> [EXERCISE GOAL]
Using the records provided below, locate and copy each line that contains the word "cells".

> [RECORDS FOR THE TASK]
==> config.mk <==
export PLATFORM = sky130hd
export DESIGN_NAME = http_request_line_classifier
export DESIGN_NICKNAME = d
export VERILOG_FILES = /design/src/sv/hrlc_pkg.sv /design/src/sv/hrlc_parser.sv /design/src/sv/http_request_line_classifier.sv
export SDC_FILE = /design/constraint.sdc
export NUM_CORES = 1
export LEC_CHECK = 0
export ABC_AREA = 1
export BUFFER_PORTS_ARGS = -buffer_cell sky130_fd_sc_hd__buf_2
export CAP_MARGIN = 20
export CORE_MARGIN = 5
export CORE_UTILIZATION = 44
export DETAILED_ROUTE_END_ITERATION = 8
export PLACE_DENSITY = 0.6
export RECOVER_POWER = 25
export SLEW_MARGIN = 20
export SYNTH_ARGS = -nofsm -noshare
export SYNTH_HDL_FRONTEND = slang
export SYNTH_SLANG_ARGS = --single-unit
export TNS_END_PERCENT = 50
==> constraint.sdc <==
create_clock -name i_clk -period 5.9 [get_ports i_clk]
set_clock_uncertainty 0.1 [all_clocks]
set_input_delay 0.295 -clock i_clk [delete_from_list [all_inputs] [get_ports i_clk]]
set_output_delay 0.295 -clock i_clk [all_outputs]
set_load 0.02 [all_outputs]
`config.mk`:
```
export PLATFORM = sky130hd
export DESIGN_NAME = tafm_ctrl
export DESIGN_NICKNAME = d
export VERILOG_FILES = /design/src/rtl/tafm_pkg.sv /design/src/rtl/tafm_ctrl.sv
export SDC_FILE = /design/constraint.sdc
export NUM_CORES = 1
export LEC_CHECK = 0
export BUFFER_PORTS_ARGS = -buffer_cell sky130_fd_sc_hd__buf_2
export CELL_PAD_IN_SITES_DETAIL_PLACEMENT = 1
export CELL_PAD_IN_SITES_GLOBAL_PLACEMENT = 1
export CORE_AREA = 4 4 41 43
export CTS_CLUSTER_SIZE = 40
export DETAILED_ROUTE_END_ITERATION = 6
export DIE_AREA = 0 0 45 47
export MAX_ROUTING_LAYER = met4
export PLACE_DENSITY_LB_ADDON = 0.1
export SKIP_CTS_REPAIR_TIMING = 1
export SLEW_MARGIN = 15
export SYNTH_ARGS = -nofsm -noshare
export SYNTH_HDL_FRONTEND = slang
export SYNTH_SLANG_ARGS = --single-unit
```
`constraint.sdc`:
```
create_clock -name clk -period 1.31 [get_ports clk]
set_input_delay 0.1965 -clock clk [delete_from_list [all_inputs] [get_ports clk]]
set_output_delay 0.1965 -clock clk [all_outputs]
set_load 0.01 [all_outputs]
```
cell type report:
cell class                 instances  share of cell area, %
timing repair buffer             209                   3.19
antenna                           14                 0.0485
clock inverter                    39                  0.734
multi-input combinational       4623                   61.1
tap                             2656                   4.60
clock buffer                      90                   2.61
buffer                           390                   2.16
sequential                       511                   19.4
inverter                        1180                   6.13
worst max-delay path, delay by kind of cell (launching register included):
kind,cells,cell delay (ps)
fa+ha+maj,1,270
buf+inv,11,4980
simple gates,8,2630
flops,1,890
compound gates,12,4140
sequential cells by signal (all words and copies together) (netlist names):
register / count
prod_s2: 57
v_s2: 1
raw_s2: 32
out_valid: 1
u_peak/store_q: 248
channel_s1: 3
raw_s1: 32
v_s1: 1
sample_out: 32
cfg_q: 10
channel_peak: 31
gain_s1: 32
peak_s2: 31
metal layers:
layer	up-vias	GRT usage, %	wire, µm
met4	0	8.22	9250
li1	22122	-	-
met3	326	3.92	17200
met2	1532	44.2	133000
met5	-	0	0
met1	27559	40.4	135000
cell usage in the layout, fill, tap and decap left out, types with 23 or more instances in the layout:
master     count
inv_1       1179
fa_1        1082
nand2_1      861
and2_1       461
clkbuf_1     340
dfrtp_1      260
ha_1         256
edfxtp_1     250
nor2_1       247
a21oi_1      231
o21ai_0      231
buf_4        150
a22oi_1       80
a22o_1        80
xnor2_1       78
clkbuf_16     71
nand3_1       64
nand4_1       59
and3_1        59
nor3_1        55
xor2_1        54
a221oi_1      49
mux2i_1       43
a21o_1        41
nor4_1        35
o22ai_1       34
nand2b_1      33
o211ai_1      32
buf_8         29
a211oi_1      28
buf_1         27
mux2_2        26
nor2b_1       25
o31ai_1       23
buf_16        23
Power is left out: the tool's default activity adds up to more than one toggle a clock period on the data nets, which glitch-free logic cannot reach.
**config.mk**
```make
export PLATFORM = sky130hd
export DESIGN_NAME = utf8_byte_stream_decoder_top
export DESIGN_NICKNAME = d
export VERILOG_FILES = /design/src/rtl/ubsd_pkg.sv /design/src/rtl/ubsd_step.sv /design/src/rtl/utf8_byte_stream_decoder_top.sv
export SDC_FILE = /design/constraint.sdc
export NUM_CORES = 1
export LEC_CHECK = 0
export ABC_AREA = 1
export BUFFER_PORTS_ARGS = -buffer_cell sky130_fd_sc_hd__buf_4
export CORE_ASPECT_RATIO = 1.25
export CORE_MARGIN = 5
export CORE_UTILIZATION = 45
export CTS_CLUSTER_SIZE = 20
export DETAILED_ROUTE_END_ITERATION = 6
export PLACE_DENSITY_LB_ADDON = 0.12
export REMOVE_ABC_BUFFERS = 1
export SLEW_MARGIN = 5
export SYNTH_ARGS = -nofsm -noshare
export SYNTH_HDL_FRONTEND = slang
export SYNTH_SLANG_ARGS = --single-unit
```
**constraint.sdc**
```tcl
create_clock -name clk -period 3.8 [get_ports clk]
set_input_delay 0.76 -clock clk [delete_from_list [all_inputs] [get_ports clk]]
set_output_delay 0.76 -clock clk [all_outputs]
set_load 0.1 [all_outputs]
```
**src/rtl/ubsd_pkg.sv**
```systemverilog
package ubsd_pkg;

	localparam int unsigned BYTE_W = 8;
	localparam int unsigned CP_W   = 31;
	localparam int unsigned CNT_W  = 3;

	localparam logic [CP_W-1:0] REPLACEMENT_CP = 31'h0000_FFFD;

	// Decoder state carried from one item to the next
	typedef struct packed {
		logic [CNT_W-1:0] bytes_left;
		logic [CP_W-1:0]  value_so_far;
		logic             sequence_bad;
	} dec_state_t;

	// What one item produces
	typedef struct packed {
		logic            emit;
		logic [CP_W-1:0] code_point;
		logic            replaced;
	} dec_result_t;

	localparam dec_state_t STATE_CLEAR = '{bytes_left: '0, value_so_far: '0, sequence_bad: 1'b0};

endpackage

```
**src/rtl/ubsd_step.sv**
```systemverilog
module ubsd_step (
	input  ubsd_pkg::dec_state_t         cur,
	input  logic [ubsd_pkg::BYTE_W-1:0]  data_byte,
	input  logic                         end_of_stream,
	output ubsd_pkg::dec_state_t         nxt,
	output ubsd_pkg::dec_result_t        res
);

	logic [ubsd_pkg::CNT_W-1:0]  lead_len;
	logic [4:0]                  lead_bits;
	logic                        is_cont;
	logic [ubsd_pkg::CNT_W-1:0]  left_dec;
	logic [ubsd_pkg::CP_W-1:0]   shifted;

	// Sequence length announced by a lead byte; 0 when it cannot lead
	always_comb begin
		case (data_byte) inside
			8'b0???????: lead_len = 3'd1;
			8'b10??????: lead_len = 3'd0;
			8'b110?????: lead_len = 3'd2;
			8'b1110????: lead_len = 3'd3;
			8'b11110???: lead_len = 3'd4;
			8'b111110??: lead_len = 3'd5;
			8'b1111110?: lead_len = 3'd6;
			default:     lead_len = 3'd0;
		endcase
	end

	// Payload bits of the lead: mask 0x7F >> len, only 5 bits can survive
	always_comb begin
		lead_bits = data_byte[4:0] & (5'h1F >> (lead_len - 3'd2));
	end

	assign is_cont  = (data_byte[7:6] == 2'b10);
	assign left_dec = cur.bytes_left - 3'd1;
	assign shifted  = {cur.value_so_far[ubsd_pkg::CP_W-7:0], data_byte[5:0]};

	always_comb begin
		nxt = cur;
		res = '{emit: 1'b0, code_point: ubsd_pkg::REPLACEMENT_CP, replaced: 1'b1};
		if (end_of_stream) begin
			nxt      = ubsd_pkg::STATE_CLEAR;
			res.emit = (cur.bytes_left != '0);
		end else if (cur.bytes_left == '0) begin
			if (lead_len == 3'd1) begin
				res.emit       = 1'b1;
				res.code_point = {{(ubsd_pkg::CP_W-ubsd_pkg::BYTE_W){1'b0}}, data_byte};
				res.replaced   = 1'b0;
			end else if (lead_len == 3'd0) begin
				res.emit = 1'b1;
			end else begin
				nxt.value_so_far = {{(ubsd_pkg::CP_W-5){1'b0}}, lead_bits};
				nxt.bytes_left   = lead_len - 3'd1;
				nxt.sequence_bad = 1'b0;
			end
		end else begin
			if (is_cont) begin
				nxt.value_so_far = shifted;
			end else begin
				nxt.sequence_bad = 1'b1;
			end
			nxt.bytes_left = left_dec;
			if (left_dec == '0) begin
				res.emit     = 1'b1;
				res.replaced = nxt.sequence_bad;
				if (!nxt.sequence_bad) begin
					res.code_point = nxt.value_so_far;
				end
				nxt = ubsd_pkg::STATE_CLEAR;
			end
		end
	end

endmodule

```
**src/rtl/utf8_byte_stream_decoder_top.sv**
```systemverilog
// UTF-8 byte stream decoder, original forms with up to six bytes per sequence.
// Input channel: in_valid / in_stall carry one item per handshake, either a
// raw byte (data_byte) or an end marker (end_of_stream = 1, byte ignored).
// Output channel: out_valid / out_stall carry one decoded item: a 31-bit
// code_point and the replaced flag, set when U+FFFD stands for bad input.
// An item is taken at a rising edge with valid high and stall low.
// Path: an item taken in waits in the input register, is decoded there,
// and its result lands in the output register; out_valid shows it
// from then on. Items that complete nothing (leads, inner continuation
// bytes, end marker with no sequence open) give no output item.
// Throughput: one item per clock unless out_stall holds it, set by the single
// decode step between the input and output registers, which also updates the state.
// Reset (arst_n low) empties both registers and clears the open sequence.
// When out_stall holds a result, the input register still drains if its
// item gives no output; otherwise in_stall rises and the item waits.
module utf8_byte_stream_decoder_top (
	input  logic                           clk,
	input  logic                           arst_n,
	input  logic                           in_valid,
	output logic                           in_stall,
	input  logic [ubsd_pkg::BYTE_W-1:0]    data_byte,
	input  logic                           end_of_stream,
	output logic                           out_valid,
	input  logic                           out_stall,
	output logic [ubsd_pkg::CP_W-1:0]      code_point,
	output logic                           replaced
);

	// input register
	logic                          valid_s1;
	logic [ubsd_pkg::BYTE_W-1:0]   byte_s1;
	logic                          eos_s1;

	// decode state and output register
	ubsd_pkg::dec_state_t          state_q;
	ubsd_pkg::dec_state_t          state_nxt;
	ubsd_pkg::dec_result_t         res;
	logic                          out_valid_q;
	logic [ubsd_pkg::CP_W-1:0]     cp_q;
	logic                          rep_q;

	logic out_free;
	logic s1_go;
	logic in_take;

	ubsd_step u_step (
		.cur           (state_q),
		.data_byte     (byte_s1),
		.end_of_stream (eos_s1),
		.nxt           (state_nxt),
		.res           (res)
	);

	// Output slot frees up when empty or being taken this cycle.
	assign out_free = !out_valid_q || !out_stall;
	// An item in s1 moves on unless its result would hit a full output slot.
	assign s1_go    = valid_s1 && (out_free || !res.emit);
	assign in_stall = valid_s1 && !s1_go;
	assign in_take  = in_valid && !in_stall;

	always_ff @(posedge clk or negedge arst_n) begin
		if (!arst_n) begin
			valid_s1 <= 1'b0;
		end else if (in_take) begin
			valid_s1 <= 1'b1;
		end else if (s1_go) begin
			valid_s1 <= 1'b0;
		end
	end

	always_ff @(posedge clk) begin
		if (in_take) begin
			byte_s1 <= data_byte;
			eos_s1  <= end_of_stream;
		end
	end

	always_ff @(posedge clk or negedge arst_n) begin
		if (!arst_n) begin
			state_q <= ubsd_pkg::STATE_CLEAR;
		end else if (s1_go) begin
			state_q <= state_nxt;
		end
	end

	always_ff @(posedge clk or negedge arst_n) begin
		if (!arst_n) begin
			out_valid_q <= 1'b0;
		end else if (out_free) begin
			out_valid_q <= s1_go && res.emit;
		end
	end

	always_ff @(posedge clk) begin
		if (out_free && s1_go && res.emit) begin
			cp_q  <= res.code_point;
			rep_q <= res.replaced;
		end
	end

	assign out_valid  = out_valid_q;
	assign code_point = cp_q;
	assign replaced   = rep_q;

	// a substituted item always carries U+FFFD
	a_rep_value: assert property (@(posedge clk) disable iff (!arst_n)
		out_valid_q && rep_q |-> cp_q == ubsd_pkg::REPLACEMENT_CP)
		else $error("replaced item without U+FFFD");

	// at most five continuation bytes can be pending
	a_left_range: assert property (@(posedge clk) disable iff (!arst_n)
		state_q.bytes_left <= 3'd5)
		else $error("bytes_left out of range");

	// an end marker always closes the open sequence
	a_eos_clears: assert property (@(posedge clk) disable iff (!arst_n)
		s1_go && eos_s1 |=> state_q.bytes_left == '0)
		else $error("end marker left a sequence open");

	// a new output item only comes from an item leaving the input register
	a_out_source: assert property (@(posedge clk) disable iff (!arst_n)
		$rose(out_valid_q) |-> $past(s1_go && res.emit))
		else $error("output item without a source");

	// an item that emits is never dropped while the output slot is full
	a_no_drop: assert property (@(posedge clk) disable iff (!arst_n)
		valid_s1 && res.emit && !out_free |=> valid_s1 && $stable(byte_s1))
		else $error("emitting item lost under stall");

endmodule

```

> [ANSWER TO THE PROBLEM]
kind,cells,cell delay (ps)
sequential cells by signal (all words and copies together) (netlist names):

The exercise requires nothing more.